Cette limitation conduit à proposer un modèle d’action sur la régulation et le maintien de la latence par les LAT à deux niveaux.
Dans un premier temps il semblerait que le promoteur LAP1 et sa région avoisinante n’aient pas qu’un rôle sur la transcription des LATs majeur et mineur. Ils pourraient aussi jouer le rôle d’enhancer capable d’activer la transcription de gènes codants pour des protéines impliquées dans le maintien et l’établissement de la latence (cellulaires et/ ou virales), en jouant sur l’état de la chromatine des gènes concernés (figure 19).
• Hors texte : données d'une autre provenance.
**config.mk**
```make
export PLATFORM = sky130hd
export DESIGN_NAME = kpi_keypad_wake_unit
export DESIGN_NICKNAME = d
export VERILOG_FILES = /design/src/verilog/kpi_pkg.sv /design/src/verilog/kpi_edge_detect.sv /design/src/verilog/kpi_keypad_wake_unit.sv
export SDC_FILE = /design/constraint.sdc
export NUM_CORES = 1
export LEC_CHECK = 0
export ABC_AREA = 1
export BUFFER_PORTS_ARGS = -buffer_cell sky130_fd_sc_hd__buf_4
export CAP_MARGIN = 20
export CORE_MARGIN = 1
export CORE_UTILIZATION = 30
export DETAILED_ROUTE_END_ITERATION = 7
export GPL_TIMING_DRIVEN = 0
export PLACE_DENSITY_LB_ADDON = 0.3
export SKIP_CTS_REPAIR_TIMING = 1
export SLEW_MARGIN = 10
export SYNTH_ARGS = -nofsm -noshare
export SYNTH_HDL_FRONTEND = slang
export SYNTH_SLANG_ARGS = --single-unit
```
**constraint.sdc**
```tcl
create_clock -name aclk -period 1.6 [get_ports aclk]
set_clock_uncertainty 0.1 [all_clocks]
set_input_delay 0.16 -clock aclk [delete_from_list [all_inputs] [get_ports aclk]]
set_output_delay 0.16 -clock aclk [all_outputs]
set_load 0.05 [all_outputs]
```
**src/verilog/kpi_pkg.sv**
```systemverilog
package kpi_pkg;

    // register byte addresses on the bus
    // five word registers need a fifth address bit to reach 0x10
    localparam logic [4:0] KPI_ADDR_STATUS_CONTROL = 5'h00;
    localparam logic [4:0] KPI_ADDR_PIN_ENABLE = 5'h04;
    localparam logic [4:0] KPI_ADDR_POLARITY = 5'h08;
    localparam logic [4:0] KPI_ADDR_IRQ_STATUS = 5'h0c;
    localparam logic [4:0] KPI_ADDR_IRQ_MASK = 5'h10;

    // status/control field positions
    localparam int KPI_BIT_DETECT_MODE = 0;
    localparam int KPI_BIT_IRQ_ENABLE = 1;
    localparam int KPI_BIT_ACKNOWLEDGE = 2;
    localparam int KPI_BIT_EVENT_FLAG = 3;

    // implemented key inputs: bits 5, 4, 2, 1, 0
    localparam logic [7:0] KPI_PIN_MASK = 8'h37;
    localparam logic [7:0] KPI_CTRL_WRITE_MASK = 8'h03;

    // read default byte and bus response codes
    localparam logic [7:0] KPI_RESET_BYTE = 8'h00;
    localparam logic [1:0] KPI_RESP_OKAY = 2'h0;
    localparam logic [1:0] KPI_RESP_SLVERR = 2'h2;

    // interrupt status bits
    localparam int KPI_IRQ_BIT_EVENT = 0;
    localparam logic [7:0] KPI_IRQ_IMPL = 8'h01;

    typedef struct packed {
        logic [7:0] prev;
        logic [7:0] armed;
        logic [7:0] level;
        logic [7:0] rise;
    } kpi_detect_type;

    typedef struct packed {
        logic awvalid;
        logic [4:0] awaddr;
        logic wvalid;
        logic [31:0] wdata;
        logic [3:0] wstrb;
        logic bready;
        logic arvalid;
        logic [4:0] araddr;
        logic rready;
    } kpi_bus_in_type;

endpackage

```
**src/verilog/kpi_edge_detect.sv**
```systemverilog
`timescale 1ns/10ps
module kpi_edge_detect
    import kpi_pkg::*;
(
    input wire logic aclk,
    input wire logic aresetn,
    input wire logic [7:0] pin_async,
    input wire logic [7:0] pin_enable,
    input wire logic [7:0] polarity,
    output logic [7:0] asserted_level,
    output logic [7:0] edge_seen
);

    typedef struct packed {
        logic [7:0] sync1;
        logic [7:0] sync2;
        logic [7:0] armed;
    } kpi_edge_state_type;

    kpi_edge_state_type state;
    kpi_edge_state_type next_state;
    logic [7:0] active;

    // normalise so that 1 means asserted for either polarity
    assign active = state.sync2 ~^ polarity;

    always_comb begin
        next_state = state;
        next_state.sync1 = pin_async;
        next_state.sync2 = state.sync1;
        // arm only after the pin was seen deasserted for one cycle
        next_state.armed = ~active & pin_enable & KPI_PIN_MASK;
    end

    always_ff @(posedge aclk) begin
        if (!aresetn) begin
            state <= '0;
        end else begin
            state <= next_state;
        end
    end

    genvar i;
    generate
        for (i = 0; i < 8; i++) begin : g_pin
            assign asserted_level[i] = active[i] & pin_enable[i]
                & KPI_PIN_MASK[i];
            assign edge_seen[i] = state.armed[i] & active[i]
                & pin_enable[i];
        end
    endgenerate

endmodule // kpi_edge_detect

```
**src/verilog/kpi_keypad_wake_unit.sv**
```systemverilog
// The AXI4-Lite interface to the registers and the register addresses were chosen for this implementation.
`timescale 1ns/10ps
module kpi_keypad_wake_unit
    import kpi_pkg::*;
(
    input wire logic aclk,
    input wire logic aresetn,
    input wire logic [7:0] key_input_pin,
    input wire logic stop_mode,
    output logic key_irq,
    output logic stop_wakeup,
    output logic irq,
    input wire logic awvalid,
    output logic awready,
    input wire logic [4:0] awaddr,
    input wire logic wvalid,
    output logic wready,
    input wire logic [31:0] wdata,
    input wire logic [3:0] wstrb,
    output logic bvalid,
    input wire logic bready,
    output logic [1:0] bresp,
    input wire logic arvalid,
    output logic arready,
    input wire logic [4:0] araddr,
    output logic rvalid,
    input wire logic rready,
    output logic [31:0] rdata,
    output logic [1:0] rresp
);

    typedef struct packed {
        logic aw_held;
        logic [4:0] aw_addr;
        logic w_held;
        logic [31:0] w_data;
        logic [3:0] w_strb;
        logic b_valid;
        logic [1:0] b_resp;
        logic r_valid;
        logic [31:0] r_data;
        logic [1:0] r_resp;
        logic [7:0] pin_enable;
        logic [7:0] polarity;
        logic detect_mode;
        logic irq_enable;
        logic event_flag;
        logic [7:0] irq_status;
        logic [7:0] irq_mask;
    } kpi_state_type;

    kpi_state_type state;
    kpi_state_type next_state;
    logic [7:0] asserted_level;
    logic [7:0] edge_seen;
    logic event_hit;
    logic any_asserted;
    logic do_write;
    logic [7:0] wbyte;
    logic [7:0] rbyte;
    logic read_ok;
    logic write_ok;

    kpi_edge_detect u_edge (
        .aclk(aclk),
        .aresetn(aresetn),
        .pin_async(key_input_pin),
        .pin_enable(state.pin_enable),
        .polarity(state.polarity),
        .asserted_level(asserted_level),
        .edge_seen(edge_seen)
    );

    // detection runs on every clock whatever the cpu mode; only the
    // stop path below is combinational because the clock may be gated
    assign any_asserted = |asserted_level;
    assign event_hit = (|edge_seen)
        | (state.detect_mode & any_asserted);

    // stop wake: raw pin compared against polarity, no clock needed;
    // this is a level, so a caller must gate it into its own wake logic
    assign stop_wakeup = stop_mode & state.irq_enable
        & |((key_input_pin ~^ state.polarity) & state.pin_enable
        & KPI_PIN_MASK);

    assign awready = !state.aw_held && !state.b_valid;
    assign wready = !state.w_held && !state.b_valid;
    assign arready = !state.r_valid;
    assign bvalid = state.b_valid;
    assign bresp = state.b_resp;
    assign rvalid = state.r_valid;
    assign rdata = state.r_data;
    assign rresp = state.r_resp;
    assign key_irq = state.event_flag & state.irq_enable;
    assign irq = |(state.irq_status & state.irq_mask);

    assign do_write = state.aw_held && state.w_held && !state.b_valid;
    assign wbyte = state.w_strb[0] ? state.w_data[7:0] : 8'h00;
    assign write_ok = (state.aw_addr == KPI_ADDR_STATUS_CONTROL)
        || (state.aw_addr == KPI_ADDR_PIN_ENABLE)
        || (state.aw_addr == KPI_ADDR_POLARITY)
        || (state.aw_addr == KPI_ADDR_IRQ_STATUS)
        || (state.aw_addr == KPI_ADDR_IRQ_MASK);

    always_comb begin
        rbyte = KPI_RESET_BYTE;
        read_ok = 1'b1;
        case (araddr)
            KPI_ADDR_STATUS_CONTROL: begin
                // acknowledge bit always reads zero
                rbyte[KPI_BIT_EVENT_FLAG] = state.event_flag;
                rbyte[KPI_BIT_ACKNOWLEDGE] = 1'b0;
                rbyte[KPI_BIT_IRQ_ENABLE] = state.irq_enable;
                rbyte[KPI_BIT_DETECT_MODE] = state.detect_mode;
            end
            KPI_ADDR_PIN_ENABLE: begin
                rbyte = state.pin_enable;
            end
            KPI_ADDR_POLARITY: begin
                rbyte = state.polarity;
            end
            KPI_ADDR_IRQ_STATUS: begin
                rbyte = state.irq_status;
            end
            KPI_ADDR_IRQ_MASK: begin
                rbyte = state.irq_mask;
            end
            default: begin
                read_ok = 1'b0;
            end
        endcase
    end

    always_comb begin
        next_state = state;
        if (awvalid && awready) begin
            next_state.aw_held = 1'b1;
            next_state.aw_addr = awaddr;
        end
        if (wvalid && wready) begin
            next_state.w_held = 1'b1;
            next_state.w_data = wdata;
            next_state.w_strb = wstrb;
        end
        if (state.b_valid && bready) begin
            next_state.b_valid = 1'b0;
        end
        if (state.r_valid && rready) begin
            next_state.r_valid = 1'b0;
        end
        if (arvalid && arready) begin
            next_state.r_valid = 1'b1;
            next_state.r_data = {24'h000000, rbyte};
            next_state.r_resp = read_ok ? KPI_RESP_OKAY : KPI_RESP_SLVERR;
        end
        if (do_write) begin
            next_state.aw_held = 1'b0;
            next_state.w_held = 1'b0;
            next_state.b_valid = 1'b1;
            next_state.b_resp = write_ok ? KPI_RESP_OKAY : KPI_RESP_SLVERR;
            case (state.aw_addr)
                KPI_ADDR_STATUS_CONTROL: begin
                    if (state.w_strb[0]) begin
                        next_state.detect_mode =
                            wbyte[KPI_BIT_DETECT_MODE];
                        next_state.irq_enable = wbyte[KPI_BIT_IRQ_ENABLE];
                        // level mode holds the flag while any pin asserts
                        if (wbyte[KPI_BIT_ACKNOWLEDGE]
                            && !(wbyte[KPI_BIT_DETECT_MODE]
                            && state.detect_mode && any_asserted)) begin
                            next_state.event_flag = 1'b0;
                        end
                    end
                end
                KPI_ADDR_PIN_ENABLE: begin
                    if (state.w_strb[0]) begin
                        next_state.pin_enable = wbyte & KPI_PIN_MASK;
                    end
                end
                KPI_ADDR_POLARITY: begin
                    if (state.w_strb[0]) begin
                        next_state.polarity = wbyte & KPI_PIN_MASK;
                    end
                end
                KPI_ADDR_IRQ_STATUS: begin
                    next_state.irq_status = state.irq_status & ~wbyte;
                end
                KPI_ADDR_IRQ_MASK: begin
                    next_state.irq_mask = wbyte & KPI_IRQ_IMPL;
                end
                default: begin
                    next_state.b_resp = KPI_RESP_SLVERR;
                end
            endcase
        end
        // set wins over a same-cycle acknowledge or status clear
        if (event_hit) begin
            next_state.event_flag = 1'b1;
            next_state.irq_status[KPI_IRQ_BIT_EVENT] = 1'b1;
        end
    end

    always_ff @(posedge aclk) begin
        if (!aresetn) begin
            state <= '0;
        end else begin
            state <= next_state;
        end
    end

endmodule // kpi_keypad_wake_unit

```
Word-level counts from Yosys, hierarchy flattened --
Cells that the tools add are included.
Storage, ports and cells: bits in registers 73, logic and storage cells 121
Cells by class: bitwise logic cells 29, mux-type cells 19, reductions and logical operators 44, eq/ne operators 8
Operator list (number):
- $mux W35 | 1
- $reduce_or A5 Y1 | 5
- $eq A5 B4 Y1 const B | 4
- $pmux W4 S5 | 1
- $and A1 B1 Y1 | 19
- $mux W17 | 1
- $mux W8 | 2
- $xnor A8 B6 Y6 | 2
- $reduce_bool A2 Y1 | 7
- $and A6 B6 Y6 | 2
- $logic_and A1 B1 Y1 | 12
- $pmux W4 S3 | 1
- $eq A5 B3 Y1 const B | 2
- $eq A5 B5 Y1 const B | 2
- $logic_not A5 Y1 | 2
- $mux W1 | 9
- $reduce_and A3 Y1 | 3
- $and A8 B1 Y8 | 1
- $and A8 B8 Y8 | 1
- $not A8 Y8 | 1
- $reduce_or A8 Y1 | 1
- $mux W2 | 3
- $not A6 Y6 | 1
- $reduce_and A2 Y1 | 3
- 7 further kinds | 14

Logic depth before layout (Yosys ltp) --
Gate-level depths: netlist of run 1.
word-level depth 11, mapped depth 11, depth with buffers taken out 11

Hierarchy --
A second synthesis of run 1 with hierarchy kept.
Unflattened totals: cell total of the unflattened synthesis 441, area, all modules 3155.5 um^2
Modules (own cells, without submodules):
- kpi_keypad_wake_unit | times used 1, cells an instance 348, area each 2519.9 um^2
- kpi_edge_detect | times used 1, cells an instance 93, area each 635.6 um^2

Worst setup path after synthesis of run 1 --
Ideal clock, no wire load.
kind flip-flop to flip-flop, from register state (netlist bit bvalid), to register state[77] (netlist name), required time 1.384 ns, path slack -0.480 ns, cell stages (with the launch flop) 6, buffers on the path 1, arrival time 1.864 ns, clock period less this slack 2.080 ns, cells stage by stage dfxtp_1 > nor2_1 > nand2_1 > clkbuf_1 > o21ai_0 > nor2_1
Between the ends: word-level cells in the longest chain between the ends 3
RTL lines:
- from (decl) | line kpi_keypad_wake_unit.sv:52 | kpi_state_type state;
- from (signal assigned) | line kpi_keypad_wake_unit.sv:207 | state <= next_state;
- $logic_not A1 Y1 | line kpi_keypad_wake_unit.sv:87 | assign wready = !state.w_held && !state.b_valid;
- $logic_and A1 B1 Y1 | line kpi_keypad_wake_unit.sv:87
- via wready | line kpi_keypad_wake_unit.sv:17 | output logic wready,
- $logic_and A1 B1 Y1 | line kpi_keypad_wake_unit.sv:140 | if (wvalid && wready) begin
The timed path passes the listed nets, and every way through them passes these cells. A chain may end at the register's enable or synchronous reset.

Worst setup path in the final report of run 1 --
from register state[23] (netlist name), to output stop_wakeup
Between the ends: word-level cells in the longest chain between the ends 4
RTL lines:
- $xnor A8 B6 Y6 | line kpi_keypad_wake_unit.sv:83 | & |((key_input_pin ~^ state.polarity) & state.pin_enable
- $and A6 B6 Y6 | line kpi_keypad_wake_unit.sv:83
- $reduce_or A5 Y1 | line kpi_keypad_wake_unit.sv:83
- $and A1 B1 Y1 | line kpi_keypad_wake_unit.sv:83
- to (decl) | line kpi_keypad_wake_unit.sv:11 | output logic stop_wakeup,
Every way passes these cells.

==> results of run 1 <==
## where the power goes
| part | total, mW | switching [mW] | internal (mW) |
|---|---|---|---|
| Combinational | 0.623 | 0.410 | 0.213 |
| Sequential | 1.74 | 0.0562 | 1.68 |
| Clock | 1.39 | 0.591 | 0.801 |
## metal layers
layer,vias up,global-route usage (%),wire (µm)
met2,85,23.4,3230
met1,1203,18.0,3320
met4,0,3.63,44
met3,5,4.72,486
met5,-,0,0
li1,1427,-,-
## worst paths after layout
check,start,to,slack [ps],depth (start not counted)
max,state[23],stop_wakeup,-90,5
min,wdata[6],state[83],-20,3
max reg2reg,state[109],state[8],150,9
min reg2reg,u_edge.next_state[8],u_edge.state[8],310,2
## stage by stage
step	instance area (µm²)	setup TNS, ps
2_1_floorplan	3150	0
3_3_place_gp	3680	0
3_5_place_dp	3680	0
4_1_cts	3880	-214
5_1_grt	4020	-150
6_report	4020	-94.5
## registers in the layout (all words and copies together), names as in the netlist
name               flops
bresp                  1
rresp                  1
state                 38
rdata                  8
rvalid                 1
bvalid                 1
u_edge.state          10
u_edge.next_state      5
## layout make-up
class | count | area [µm²]
Timing Repair Buffer | 60 | 477
Clock inverter | 3 | 40.0
Inverter | 50 | 191
Multi-Input combinational cell | 272 | 1350
Sequential cell | 65 | 1320
Clock buffer | 13 | 159
Tap cell | 133 | 166
Fill cell | 1029 | 5760
Buffer | 45 | 317
## Yosys cell counts
master | n | area, µm²
and2_1 | 2 | 12.5
a211oi_1 | 3 | 22.5
nor2_2 | 1 | 6.26
nor2_4 | 2 | 22.5
o21ai_1 | 1 | 5.00
nand2_1 | 89 | 334
a21oi_2 | 1 | 8.76
buf_1 | 1 | 3.75
nand2_4 | 1 | 11.3
o211ai_1 | 1 | 7.51
dfxtp_1 | 65 | 1300
a21oi_1 | 31 | 155
nor2_8 | 1 | 20.0
buf_4 | 36 | 270
buf_2 | 1 | 5.00
xnor2_1 | 1 | 8.76
clkbuf_2 | 1 | 5.00
clkbuf_8 | 1 | 13.8
conb_1 | 1 | 3.75
nor3_4 | 2 | 32.5
nor3_2 | 1 | 10.0
xor2_1 | 2 | 17.5
inv_1 | 48 | 180
nand3_1 | 15 | 75.1
inv_2 | 2 | 7.51
nand2_2 | 2 | 12.5
o21bai_1 | 1 | 7.51
nand4_1 | 2 | 12.5
nor2_1 | 38 | 143
nor3_1 | 6 | 30.0
nand4_4 | 2 | 42.5
o21a_1 | 1 | 7.51
o21ai_0 | 32 | 160
clkbuf_1 | 5 | 18.8
a31oi_1 | 7 | 43.8
o22ai_1 | 1 | 6.26
## logic make-up after synthesis
family | Yosys count | share of synthesized area (%)
buffers and inverters | 95 | 16.7
xor gates and xnor gates | 3 | 0.869
other | 1 | 0.124
and+or+nand+nor | 164 | 25.3
DFF | 65 | 43.0
AOI/OAI and AO/OA | 79 | 14.0
## worst register-to-register path, delay by kind of cell, from the launching register on
family	cells	cell delay [ps]
buffers and inverters	3	200
and+or+nand+nor	5	510
DFF	1	360
AOI/OAI and AO/OA	1	190
==> run metrics, run 1 <==
crit path max fanout=5; wire per inst=11.0 µm; Core ar.=between 9000 and 10000 µm²; Synth Cell Area=3020 µm²; Rel. slew slack=60.1%; Sink Count=65; largest net degree at the start of global routing=12; critical path's top delay family=flip-flops; # port buffers=49; Hold Vio Cnt, Final=6; worst vdd ir=around 0.48 mV; CTS root buffer=clkbuf_8; CP Capture Type=output pin; width of the die=between 100 and 150 µm; status=finished with violations; first-pass GRT wire length=11300 µm; Mean Syn Cell Area=~7.4 µm²; Pleak=1.91 nW; final cell count without fillers=641; num rows=36; drt first-iter violations=134; Final Setup Violations=1; number of synthesized register bits=65; Tcrit/Tclk final=106%; Max-Cap Viols=0; Die Ht=between 100 and 150 µm; RSZ-0062 raised after global routing=yes; Place WS=96.4 ps; Gate Count Post-Synth=407; first drt pass iteration count=5; crit path kind=register to output pin; CTS Buf Count=9; largest stage delay on the critical path=360 ps; Hold WS=-15.1 ps; slowest cell on the critical path=dfxtp_4; DRT antenna net count=0; H-tree depth=3; via count=2720; Finished Core Util=41.1%; post-synthesis cell type count=36; total I/O pin count=106; Worst Setup Slack, final=-94.5 ps; dpl cells=slightly above 600; vias per std cell=4.24; initial antenna violation count=0; arrival time at the worst endpoint=1430 ps; WP buf/inv=1; sequential-to-total area share from yosys stat=43.0%; Clock Tree Buf Depth=2; fmax=around 0.6 GHz; commonest non-fill, non-tap cells in the layout=88 x nand2_1, 86 x buf_4, 58 x dfxtp_1; Clock transition at path regs=70 ps; area delta synth->final=32.9%; GR Util All Layers=about 14%; startpoint types=register; hold crit path type=input port to register; Tmin final=approximately 1700 ps; Required @ worst endpoint=between 1000 and 1500 ps; Final nets=565; Ys Warns=0; RePlAce Congestion=0.834; Slew Limit Fails=0; diode count=0; failing checks=hold timing, setup timing; gr ovfl total=0; CP cell instances=xor2_2 > o22ai_1 > nor2_1 > a21oi_2 > buf_6; CTS tree=built; drt total wl=7080 µm; worst skew pair latency=340 ps; Total Die Area=10500 µm²; HPWL Detailed=5490 µm; pwr dens=~930 nW/µm²; commonest non-fill, non-tap cell in the layout=nand2_1; total power=about 3.8 mW; Worst Tran Pin Value=599 ps; number of global-route vias before repair=2427; ratio of cells with drive above 1 in the final layout=26.6%; post-route DRC violation count=0; Initial Util=30.9%
Note: power is estimated with default switching activity, not from simulation.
Figure 19 : Schématisation du mode d’action du locus des LAT sur l’expression de gènes viraux et cellulaires
Ce rôle de « super enhancer» sur l’expression de gènes viraux et cellulaires a en partie été démontré pour les gènes viraux avoisinants ou présents dans le locus des LAT (notamment ICP0) expliquant ainsi comment LAP1 peut favoriser l’établissement de la latence en bloquant l’expression de gènes qui sont défavorables à celle-ci et en en activant d’autres qui lui sont propice. Ce modèle souffre néanmoins de lacunes. En effet, le blocage ou l’activation spécifique des gènes cellulaires, impliquerait la présence de génomes viraux au voisinage de
72 ceux-ci. Cela se heurte à deux problèmes : premièrement, il a été démontré que des neurones infectés de façon latente pouvaient héberger un nombre variable de génomes viraux (Lomonte et al, 2012). Cette variabilité implique que le nombre de locus des LAT pouvant agir à différents endroits du noyau est aléatoire et donc que le nombre de gènes potentiellement régulés l’est aussi. Deuxièmement, il est convenu de penser que si le LAT pouvait agir en trans sur d’autres gènes cellulaires, cela supposerait que les génomes viraux seraient distribués toujours de la même manière (au voisinage des gènes à réguler) dans des neurones latents, or à ce jour il n’existe aucune étude permettant de dire que la distribution des génomes latents n’est pas aléatoire.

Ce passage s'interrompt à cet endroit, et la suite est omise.